### EXERCISE MATERIAL
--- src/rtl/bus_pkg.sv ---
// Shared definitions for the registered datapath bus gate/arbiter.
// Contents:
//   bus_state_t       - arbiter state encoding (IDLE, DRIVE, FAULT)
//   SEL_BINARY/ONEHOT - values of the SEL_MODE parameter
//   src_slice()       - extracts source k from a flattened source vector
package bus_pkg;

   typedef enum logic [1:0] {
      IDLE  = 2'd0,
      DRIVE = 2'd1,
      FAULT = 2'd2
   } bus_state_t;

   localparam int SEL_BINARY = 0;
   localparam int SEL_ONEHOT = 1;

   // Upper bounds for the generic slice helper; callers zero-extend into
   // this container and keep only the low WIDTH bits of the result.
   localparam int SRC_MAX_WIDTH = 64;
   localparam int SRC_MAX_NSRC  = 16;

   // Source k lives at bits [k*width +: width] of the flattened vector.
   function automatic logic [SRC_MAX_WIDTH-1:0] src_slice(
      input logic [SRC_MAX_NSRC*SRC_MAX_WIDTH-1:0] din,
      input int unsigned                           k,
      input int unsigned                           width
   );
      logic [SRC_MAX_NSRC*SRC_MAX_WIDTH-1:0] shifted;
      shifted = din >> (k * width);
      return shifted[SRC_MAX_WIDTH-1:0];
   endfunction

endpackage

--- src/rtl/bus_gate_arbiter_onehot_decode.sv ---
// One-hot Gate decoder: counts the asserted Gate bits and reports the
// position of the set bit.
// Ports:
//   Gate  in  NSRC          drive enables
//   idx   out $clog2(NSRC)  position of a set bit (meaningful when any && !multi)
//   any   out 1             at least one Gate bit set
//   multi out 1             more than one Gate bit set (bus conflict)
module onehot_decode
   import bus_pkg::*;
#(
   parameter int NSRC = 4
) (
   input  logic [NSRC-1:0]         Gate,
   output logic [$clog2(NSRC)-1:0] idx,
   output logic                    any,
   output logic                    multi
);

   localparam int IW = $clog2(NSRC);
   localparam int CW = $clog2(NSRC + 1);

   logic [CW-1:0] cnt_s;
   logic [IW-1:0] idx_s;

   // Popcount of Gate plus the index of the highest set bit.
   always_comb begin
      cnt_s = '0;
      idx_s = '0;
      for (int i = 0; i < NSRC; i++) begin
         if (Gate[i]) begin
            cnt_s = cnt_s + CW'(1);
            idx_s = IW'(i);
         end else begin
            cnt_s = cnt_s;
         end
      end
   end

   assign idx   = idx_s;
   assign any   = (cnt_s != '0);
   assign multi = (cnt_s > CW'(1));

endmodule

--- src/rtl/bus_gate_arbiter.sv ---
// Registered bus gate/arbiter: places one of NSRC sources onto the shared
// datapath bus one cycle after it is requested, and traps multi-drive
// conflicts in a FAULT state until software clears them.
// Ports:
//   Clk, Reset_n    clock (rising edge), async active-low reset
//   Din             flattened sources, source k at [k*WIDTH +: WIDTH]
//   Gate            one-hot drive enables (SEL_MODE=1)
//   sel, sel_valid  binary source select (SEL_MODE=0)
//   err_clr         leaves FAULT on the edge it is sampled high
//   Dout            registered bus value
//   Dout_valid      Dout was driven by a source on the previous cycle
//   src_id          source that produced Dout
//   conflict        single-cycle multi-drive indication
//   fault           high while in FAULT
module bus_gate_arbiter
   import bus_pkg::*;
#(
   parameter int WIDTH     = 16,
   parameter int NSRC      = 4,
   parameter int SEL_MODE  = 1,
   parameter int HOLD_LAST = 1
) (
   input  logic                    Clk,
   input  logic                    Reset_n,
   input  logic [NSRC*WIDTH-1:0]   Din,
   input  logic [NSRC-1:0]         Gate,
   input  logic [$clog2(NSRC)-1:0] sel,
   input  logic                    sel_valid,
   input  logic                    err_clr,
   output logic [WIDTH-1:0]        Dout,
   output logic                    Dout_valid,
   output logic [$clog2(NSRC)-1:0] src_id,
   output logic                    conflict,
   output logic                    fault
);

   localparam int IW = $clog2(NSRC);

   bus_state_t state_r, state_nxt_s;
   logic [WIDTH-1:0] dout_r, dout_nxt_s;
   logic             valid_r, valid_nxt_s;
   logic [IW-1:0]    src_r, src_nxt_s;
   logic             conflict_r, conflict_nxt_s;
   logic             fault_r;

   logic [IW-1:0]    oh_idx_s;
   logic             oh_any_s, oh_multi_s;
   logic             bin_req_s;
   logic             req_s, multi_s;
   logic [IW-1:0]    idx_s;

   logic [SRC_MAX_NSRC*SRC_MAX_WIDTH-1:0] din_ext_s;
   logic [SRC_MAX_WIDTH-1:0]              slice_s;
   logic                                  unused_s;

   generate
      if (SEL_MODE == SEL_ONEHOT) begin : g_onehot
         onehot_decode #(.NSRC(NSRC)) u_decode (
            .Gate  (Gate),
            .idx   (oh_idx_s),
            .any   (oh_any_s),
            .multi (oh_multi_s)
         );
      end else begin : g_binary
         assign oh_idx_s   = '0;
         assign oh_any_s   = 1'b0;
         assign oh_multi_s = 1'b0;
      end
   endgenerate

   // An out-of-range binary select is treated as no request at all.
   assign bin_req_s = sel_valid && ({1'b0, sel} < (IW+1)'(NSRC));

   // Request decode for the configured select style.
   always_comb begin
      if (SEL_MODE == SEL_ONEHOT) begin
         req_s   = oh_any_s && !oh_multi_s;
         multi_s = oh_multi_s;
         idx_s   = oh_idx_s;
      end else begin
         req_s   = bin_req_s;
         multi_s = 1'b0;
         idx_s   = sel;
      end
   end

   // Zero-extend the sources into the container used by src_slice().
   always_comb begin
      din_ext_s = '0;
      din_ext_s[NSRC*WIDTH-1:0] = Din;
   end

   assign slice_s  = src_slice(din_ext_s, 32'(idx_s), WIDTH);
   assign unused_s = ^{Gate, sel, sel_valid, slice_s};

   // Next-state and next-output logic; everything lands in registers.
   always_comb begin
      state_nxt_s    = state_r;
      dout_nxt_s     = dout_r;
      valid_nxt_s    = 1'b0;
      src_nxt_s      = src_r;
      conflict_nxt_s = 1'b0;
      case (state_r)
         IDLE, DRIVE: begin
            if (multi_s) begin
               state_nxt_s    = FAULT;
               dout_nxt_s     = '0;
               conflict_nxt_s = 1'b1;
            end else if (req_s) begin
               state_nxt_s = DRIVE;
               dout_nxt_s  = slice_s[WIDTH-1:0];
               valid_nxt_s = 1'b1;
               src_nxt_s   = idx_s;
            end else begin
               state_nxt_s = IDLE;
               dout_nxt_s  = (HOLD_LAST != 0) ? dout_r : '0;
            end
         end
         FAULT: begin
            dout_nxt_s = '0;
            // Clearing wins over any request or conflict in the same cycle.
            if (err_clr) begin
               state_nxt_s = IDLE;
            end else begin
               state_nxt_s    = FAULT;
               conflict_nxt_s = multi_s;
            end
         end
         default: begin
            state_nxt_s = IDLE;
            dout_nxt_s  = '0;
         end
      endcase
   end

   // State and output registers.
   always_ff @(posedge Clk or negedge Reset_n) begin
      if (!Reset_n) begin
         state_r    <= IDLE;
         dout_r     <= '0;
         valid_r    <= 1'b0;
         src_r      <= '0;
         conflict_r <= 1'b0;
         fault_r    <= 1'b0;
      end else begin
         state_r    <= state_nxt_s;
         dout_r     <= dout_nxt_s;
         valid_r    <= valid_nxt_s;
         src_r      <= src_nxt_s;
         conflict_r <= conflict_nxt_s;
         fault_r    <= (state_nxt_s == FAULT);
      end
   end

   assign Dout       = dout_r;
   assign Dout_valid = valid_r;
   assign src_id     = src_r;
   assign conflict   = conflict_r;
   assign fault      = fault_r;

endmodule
######
» **TASK TO CARRY OUT**: Copy exactly the line that contains "conflict_nxt_s = 1'b1;" and every line after it, up to and including the last line of the records.

» **EXPECTED ANSWER**:
               conflict_nxt_s = 1'b1;
            end else if (req_s) begin
               state_nxt_s = DRIVE;
               dout_nxt_s  = slice_s[WIDTH-1:0];
               valid_nxt_s = 1'b1;
               src_nxt_s   = idx_s;
            end else begin
               state_nxt_s = IDLE;
               dout_nxt_s  = (HOLD_LAST != 0) ? dout_r : '0;
            end
         end
         FAULT: begin
            dout_nxt_s = '0;
            // Clearing wins over any request or conflict in the same cycle.
            if (err_clr) begin
               state_nxt_s = IDLE;
            end else begin
               state_nxt_s    = FAULT;
               conflict_nxt_s = multi_s;
            end
         end
         default: begin
            state_nxt_s = IDLE;
            dout_nxt_s  = '0;
         end
      endcase
   end

   // State and output registers.
   always_ff @(posedge Clk or negedge Reset_n) begin
      if (!Reset_n) begin
         state_r    <= IDLE;
         dout_r     <= '0;
         valid_r    <= 1'b0;
         src_r      <= '0;
         conflict_r <= 1'b0;
         fault_r    <= 1'b0;
      end else begin
         state_r    <= state_nxt_s;
         dout_r     <= dout_nxt_s;
         valid_r    <= valid_nxt_s;
         src_r      <= src_nxt_s;
         conflict_r <= conflict_nxt_s;
         fault_r    <= (state_nxt_s == FAULT);
      end
   end

   assign Dout       = dout_r;
   assign Dout_valid = valid_r;
   assign src_id     = src_r;
   assign conflict   = conflict_r;
   assign fault      = fault_r;

endmodule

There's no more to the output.